→ **Your task**
Reproduce only what lies between the first line of the material below and the line containing "not read back.", with both of those lines included and every line kept exact.

→ **Records to use**
++++++++++++++++++++

==> src/logic/ulpc_port_ctrl.sv <==
// port control for the user logic area: trig, sync and gp ports
`timescale 1ns/1ps
`include "ulpc_map.svh"
// Behaviour
// - A direction bit of 0 makes a pin an input and 1 makes it an output.
// - The synchronised pin level is always given to user logic; the variant two gp2 fixed output pins 4..6 are not read back.
// - User output and direction act only while the pin function is user.
// - Every pin input is synchronised to the data clock first.
// - Direction 1 with output 0 selects low-impedance input termination; only the trig and sync pins bring it out, as trig_term_low and sync_term_low.
// - User logic has no control over output impedance.
// - The output value reaches a pin only while its direction is output.
// - Variant one has one-pin trig, sync and first gp ports.
// - Variant one second gp port has 8 differential pins.
// - Variant one third gp port has 5 single-ended pins.
// - Variant two first gp port has 12 pins and 6 shared direction bits.
// - Variant two second gp port has 4 fixed inputs and 3 fixed outputs.
// - Variant two has a fixed star input and a fixed star output.
module ulpc_port_ctrl
    import ulpc_pkg::*;
#(
    parameter ulpc_pkg::ulpc_variant_t VARIANT = ulpc_pkg::ULPC_VARIANT_ONE
) (
    input  wire logic                 mclk,
    input  wire logic                 reset,
    input  wire ulpc_pkg::ulpc_fn_t   trig_fn,
    input  wire ulpc_pkg::ulpc_fn_t   sync_fn,
    input  wire ulpc_pkg::ulpc_fn_t   gp1_fn,
    input  wire ulpc_pkg::ulpc_fn_t   gp2_fn,
    input  wire ulpc_pkg::ulpc_fn_t   gp3_fn,
    input  wire logic                 trig_pad_in,
    input  wire logic                 sync_pad_in,
    input  wire logic [11:0]          gp1_pad_in,
    input  wire logic [7:0]           gp2_pad_in,
    input  wire logic [4:0]           gp3_pad_in,
    input  wire logic                 star_in_pad,
    output logic                      trig_pad_out,
    output logic                      trig_pad_oe,
    output logic                      trig_term_low,
    output logic                      sync_pad_out,
    output logic                      sync_pad_oe,
    output logic                      sync_term_low,
    output logic [11:0]               gp1_pad_out,
    output logic [11:0]               gp1_pad_oe,
    output logic [7:0]                gp2_pad_out,
    output logic [7:0]                gp2_pad_oe,
    output logic [4:0]                gp3_pad_out,
    output logic [4:0]                gp3_pad_oe,
    output logic                      star_out_pad,
    output logic                      trig_in,
    input  wire logic                 trig_out,
    input  wire logic                 trig_dir,
    output logic                      sync_in,
    input  wire logic                 sync_out,
    input  wire logic                 sync_dir,
    output logic [11:0]               gp1_in,
    input  wire logic [11:0]          gp1_out,
    input  wire logic [11:0]          gp1_dir,
    output logic [7:0]                gp2_in,
    input  wire logic [7:0]           gp2_out,
    input  wire logic [7:0]           gp2_dir,
    output logic [4:0]                gp3_in,
    input  wire logic [4:0]           gp3_out,
    input  wire logic [4:0]           gp3_dir,
    output logic                      star_in,
    input  wire logic                 star_out
);
    import ulpc_pkg::*;

    // widths per variant, fixed at elaboration
    localparam bit V2 = (VARIANT == ULPC_VARIANT_TWO);
    localparam int GP1_IN  = V2 ? `ULPC_V2_GP1_IN  : `ULPC_V1_GP1_IN;
    localparam int GP1_DIR = V2 ? `ULPC_V2_GP1_DIR : `ULPC_V1_GP1_DIR;
    localparam int GP2_IN  = V2 ? `ULPC_V2_GP2_IN  : `ULPC_V1_GP2_IN;
    localparam int GP2_OUT = V2 ? `ULPC_V2_GP2_OUT : `ULPC_V1_GP2_OUT;
    localparam int GP2_PIN = V2 ? (`ULPC_V2_GP2_OUT_BASE + GP2_OUT)
                                : `ULPC_V1_GP2_IN;
    localparam int GP3_PIN = V2 ? 0 : `ULPC_V1_GP3_IN;

    // trig and sync pins
    ulpc_pin_if trig_if ();
    ulpc_pin_if sync_if ();
    assign trig_if.user_out = trig_out;
    assign trig_if.user_dir = trig_dir;
    assign trig_if.user_sel = (trig_fn == `ULPC_FN_USER);
    assign sync_if.user_out = sync_out;
    assign sync_if.user_dir = sync_dir;
    assign sync_if.user_sel = (sync_fn == `ULPC_FN_USER);

    ulpc_pin u_trig (
        .mclk    (mclk),
        .reset   (reset),
        .pad_in  (trig_pad_in),
        .user_in (trig_in),
        .pin     (trig_if.ctrl)
    );
    ulpc_pin u_sync (
        .mclk    (mclk),
        .reset   (reset),
        .pad_in  (sync_pad_in),
        .user_in (sync_in),
        .pin     (sync_if.ctrl)
    );
    assign trig_pad_out  = trig_if.pad_out;
    assign trig_pad_oe   = trig_if.pad_oe;
    assign trig_term_low = trig_if.term_low;
    assign sync_pad_out  = sync_if.pad_out;
    assign sync_pad_oe   = sync_if.pad_oe;
    assign sync_term_low = sync_if.term_low;
    // no output impedance control is offered anywhere

    // first gp port; variant two shares one direction bit per pin pair
    genvar i;
    generate
        for (i = 0; i < `ULPC_V2_GP1_IN; i++) begin : g_gp1
            if (i < GP1_IN) begin : g_on
                ulpc_pin_if pif ();
                assign pif.user_out = gp1_out[i];
                // one direction bit per pin, or per pin pair in variant two
                assign pif.user_dir =
                    gp1_dir[i / (GP1_IN / GP1_DIR)];
                assign pif.user_sel = (gp1_fn == `ULPC_FN_USER);
                ulpc_pin u_pin (
                    .mclk    (mclk),
                    .reset   (reset),
                    .pad_in  (gp1_pad_in[i]),
                    .user_in (gp1_in[i]),
                    .pin     (pif.ctrl)
                );
                assign gp1_pad_out[i] = pif.pad_out;
                assign gp1_pad_oe[i]  = pif.pad_oe;
            end else begin : g_off
                // absent pins idle: not driven, read as zero
                always_ff @(posedge mclk) begin
                    gp1_in[i]      <= 1'b0;
                    gp1_pad_out[i] <= 1'b0;
                    gp1_pad_oe[i]  <= 1'b0;
                end
            end
        end

        // second gp port: free pins in variant one, fixed split in two
        for (i = 0; i < `ULPC_V1_GP2_IN; i++) begin : g_gp2
            if (i < GP2_PIN) begin : g_on
                ulpc_pin_if pif ();
                logic       pin_in;
                if (!V2) begin : g_free
                    assign pif.user_out = gp2_out[i];
                    assign pif.user_dir = gp2_dir[i];
                end else if (i < GP2_IN) begin : g_fin
                    // fixed input; user direction ignored
                    assign pif.user_out = 1'b0;
                    assign pif.user_dir = `ULPC_DIR_IN;
                end else begin : g_fout
                    // fixed output pins 4..6 take out bits 0..2
                    assign pif.user_out = gp2_out[i - `ULPC_V2_GP2_OUT_BASE];
                    assign pif.user_dir = `ULPC_DIR_OUT;
                end
                assign pif.user_sel = (gp2_fn == `ULPC_FN_USER);
                ulpc_pin u_pin (
                    .mclk    (mclk),
                    .reset   (reset),
                    .pad_in  (gp2_pad_in[i]),
                    .user_in (pin_in),
                    .pin     (pif.ctrl)
                );
                assign gp2_pad_out[i] = pif.pad_out;
                assign gp2_pad_oe[i]  = pif.pad_oe;
            end else begin : g_off
                always_ff @(posedge mclk) begin
                    gp2_pad_out[i] <= 1'b0;
                    gp2_pad_oe[i]  <= 1'b0;
                end
            end
        end

        // user input bits of the second gp port
        for (i = 0; i < `ULPC_V1_GP2_IN; i++) begin : g_gp2_in
            if (i < GP2_IN) begin : g_on
                assign gp2_in[i] = g_gp2[i].g_on.pin_in;
            end else begin : g_off
                always_ff @(posedge mclk) begin
                    gp2_in[i] <= 1'b0;
                end
            end
        end

        // third gp port, variant one only
        for (i = 0; i < `ULPC_V1_GP3_IN; i++) begin : g_gp3
            if (i < GP3_PIN) begin : g_on
                ulpc_pin_if pif ();
                assign pif.user_out = gp3_out[i];
                assign pif.user_dir = gp3_dir[i];
                assign pif.user_sel = (gp3_fn == `ULPC_FN_USER);
                ulpc_pin u_pin (
                    .mclk    (mclk),
                    .reset   (reset),
                    .pad_in  (gp3_pad_in[i]),
                    .user_in (gp3_in[i]),
                    .pin     (pif.ctrl)
                );
                assign gp3_pad_out[i] = pif.pad_out;
                assign gp3_pad_oe[i]  = pif.pad_oe;
            end else begin : g_off
                always_ff @(posedge mclk) begin
                    gp3_in[i]      <= 1'b0;
                    gp3_pad_out[i] <= 1'b0;
                    gp3_pad_oe[i]  <= 1'b0;
                end
            end
        end

        // backplane star lines, variant two only, always enabled
        if (V2) begin : g_star
            logic [2:0] star_sync;
            always_ff @(posedge mclk) begin
                if (reset) begin
                    star_sync <= 3'h0;
                end else begin
                    star_sync <= {star_sync[1:0], star_in_pad};
                end
            end
            always_ff @(posedge mclk) begin
                if (reset) begin
                    star_in      <= 1'b0;
                    star_out_pad <= 1'b0;
                end else begin
                    if (star_sync[1] == star_sync[2]) begin
                        star_in <= star_sync[2];
                    end
                    star_out_pad <= star_out;
                end
            end
        end else begin : g_nostar
            always_ff @(posedge mclk) begin
                star_in      <= 1'b0;
                star_out_pad <= 1'b0;
            end
        end
    endgenerate

    // user outputs are taken as already on mclk and are not resynchronised;
    // a user that holds directions at 0 leaves every pad undriven except the variant two gp2 fixed outputs and the star output
endmodule // ulpc_port_ctrl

++++++++++++++++++++

→ **Exercise response**
==> src/logic/ulpc_port_ctrl.sv <==
// port control for the user logic area: trig, sync and gp ports
`timescale 1ns/1ps
`include "ulpc_map.svh"
// Behaviour
// - A direction bit of 0 makes a pin an input and 1 makes it an output.
// - The synchronised pin level is always given to user logic; the variant two gp2 fixed output pins 4..6 are not read back.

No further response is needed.